7) Es hat sich durch das Weltsystem der Kreditwirtschaft die ganze Wertschöpfung dadurch verkehrt, dass jeder Kapitalvorschuss nur noch Fiktionen verkörpert und Wertrealisierung aus dem Nichts anstrebt, welche vor allem die Fiktion verdoppelt, dass durch eine Giralgeldschöpfung, durch die politische Gewalt von Kreditverträgen, Wertpapieren auf Eigentumstitel und Freihandels­ab­kommen und schließlich durch die Parteienpolitik und Wahlen ein Schuldgeldsystem durchgesetzt wurde, das seinen Mehrwert nicht mehr aus den Profiten vergangener Produktion bezieht, sondern aus der Geldzirkulation von Zahlungspflichtigkeiten, aus einem System von Kreditversicherungen im Derivatenhandel fiktive Geldwerte aus dem Devisenhandel, dem Handel mit der Wertunsicherheit schwacher Währungen "heraushebelt". Da verflüchtigt sich die Wirtschaftskraft, wo sie am nötigsten wäre, in die Töpfe der Spieler, die damit lediglich Geldwerte im Lauf halten und vermehren. Nicht mehr der produzierte Mehrwert stellt die Ausbeutung der real arbeitenden Menschen dar, sondern der zirkuläre Mehrwert einer Negativ­verwertung, einer Versicherung von fiktivem Kapital, das seine Verschuldung nur durch neue Schulden in Wert halten kann und die Schwachen schwächt un die Starken in ihrem Glauben an die Macht ihres Geldes bestärkt. Daher sind die Menschen doppelt bedrängt: In ihrer Existenz durch die allgemeine Flexibilisierung ihrer Arbeit für den Kapitalmarkt, und in ihrer politischen Position auf die Kümmernisse ihre Geldes als Kaufmittels ihres Lebensbedarfs reduziert. Sie sind schon durch ihre bloße Staatsbürgerschaft zu einer Mehrarbeit gezwungen - als Bürgen der Geldverwertung der fortschreitenden Entwertung ihrer Arbeit unterworfen und vor allem zur Erhaltung der nationalen und internationalen Geldwerte, der reinen Geldverwertung befohlen.
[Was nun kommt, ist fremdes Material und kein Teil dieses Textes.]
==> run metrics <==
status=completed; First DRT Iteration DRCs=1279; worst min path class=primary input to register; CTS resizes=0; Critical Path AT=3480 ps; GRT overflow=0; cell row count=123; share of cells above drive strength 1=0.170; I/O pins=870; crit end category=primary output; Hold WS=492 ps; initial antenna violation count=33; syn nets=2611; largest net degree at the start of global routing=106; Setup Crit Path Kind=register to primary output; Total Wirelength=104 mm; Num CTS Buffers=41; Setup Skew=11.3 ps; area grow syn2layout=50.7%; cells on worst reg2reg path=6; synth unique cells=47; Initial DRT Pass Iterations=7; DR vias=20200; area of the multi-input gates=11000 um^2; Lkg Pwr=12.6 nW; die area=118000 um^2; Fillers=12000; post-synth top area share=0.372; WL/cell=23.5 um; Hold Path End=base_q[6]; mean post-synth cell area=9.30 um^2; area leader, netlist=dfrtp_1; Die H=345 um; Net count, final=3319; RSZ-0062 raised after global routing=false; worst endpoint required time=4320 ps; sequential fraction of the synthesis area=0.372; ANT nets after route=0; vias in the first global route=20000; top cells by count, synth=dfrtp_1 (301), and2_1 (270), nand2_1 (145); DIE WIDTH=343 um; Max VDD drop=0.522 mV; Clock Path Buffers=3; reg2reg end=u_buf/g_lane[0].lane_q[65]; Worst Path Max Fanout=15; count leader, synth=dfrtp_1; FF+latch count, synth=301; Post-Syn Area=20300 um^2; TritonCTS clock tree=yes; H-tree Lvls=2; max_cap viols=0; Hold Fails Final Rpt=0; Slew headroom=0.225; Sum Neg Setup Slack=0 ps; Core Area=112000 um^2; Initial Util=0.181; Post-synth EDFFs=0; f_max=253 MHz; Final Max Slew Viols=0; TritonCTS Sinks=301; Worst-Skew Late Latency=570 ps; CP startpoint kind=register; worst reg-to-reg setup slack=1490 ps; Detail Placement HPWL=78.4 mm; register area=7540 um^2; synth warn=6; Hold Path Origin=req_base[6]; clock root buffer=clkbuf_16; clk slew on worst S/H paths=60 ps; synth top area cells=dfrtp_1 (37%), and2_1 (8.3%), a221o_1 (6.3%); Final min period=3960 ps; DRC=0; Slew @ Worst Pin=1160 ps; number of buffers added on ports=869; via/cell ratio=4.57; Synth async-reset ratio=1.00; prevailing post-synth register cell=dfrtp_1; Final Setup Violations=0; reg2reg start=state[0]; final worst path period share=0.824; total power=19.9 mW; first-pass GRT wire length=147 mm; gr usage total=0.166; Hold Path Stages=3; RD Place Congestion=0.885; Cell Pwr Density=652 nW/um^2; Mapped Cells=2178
==> config.mk <==
export PLATFORM = sky130hd
export DESIGN_NAME = serial_adder
export DESIGN_NICKNAME = d
export VERILOG_FILES = /design/src/rtl/serial_adder_pkg.sv /design/src/rtl/fa_cell.sv /design/src/rtl/serial_adder.sv
export SDC_FILE = /design/constraint.sdc
export NUM_CORES = 1
export LEC_CHECK = 0
export ABC_AREA = 1
export CAP_MARGIN = 20
export CORE_MARGIN = 2
export CORE_UTILIZATION = 47
export CTS_CLUSTER_DIAMETER = 200
export DETAILED_ROUTE_END_ITERATION = 8
export HOLD_SLACK_MARGIN = 0.06
export PLACE_DENSITY_LB_ADDON = 0.2
export SYNTH_ARGS = -nofsm -noshare
export SYNTH_HDL_FRONTEND = slang
export SYNTH_SLANG_ARGS = --single-unit
==> constraint.sdc <==
create_clock -name clk -period 1.2 [get_ports clk]
set_input_delay 0.12 -clock clk [delete_from_list [all_inputs] [get_ports clk]]
set_output_delay 0.12 -clock clk [all_outputs]
set_load 0.005 [all_outputs]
8) Mit der Agenta 2010 hat sich Deutschland aus der Sozialpflichtigkeit des modernen Kapitalismus, dem Versprechen einer "So­zial­part­ner­schaft" herauskatapultiert und die Interessen der weltweiten Finanzwirtschaft zum Maßstab der "nationalen Sicherheit" gemacht. Arbeitslosigkeit sei damit abgewendet worden. Aber vor allem wurden damit die Lohnkämpfe auf die Selbsterhaltung mit Niedriglohn allgemein beschränkt und die persönliche Sicherheit eines Kündigungsschutzes durch die so genannte "Flexibilisierung der Arbeit", durch die Beliebigkeiten von Einstellung und Kündigung der Arbeitskräfte je nach Lage der Prosperität ihrer Verwertbarkeit, durch das neoliberalte Prinzip "Hire and Fire" zersetzt. Aller Wohlstand verschwindet in immer neue Blasen der Geldwirtschaft, die regelmäßig auf den Finanz- und Immobilienmärkten platzen und ungeheurliche Summen in der Staatsverschuldung und Zinspolitik systemisch auflösen. Tatsächlich ist die "Rettung" des Systems durch die Bankenrettung und die Absonderung von verlorenem Geldwert in "Bad Banks" eine "alternativlose" Existenznotwendigkeit des ganzen "Systems", die einem existenziell notwendig gewordenen Schuldgeldsystem auferlegt ist. Aber gerade deshalb kann dies kein Grund sein, dieses System erhalten zu wollen.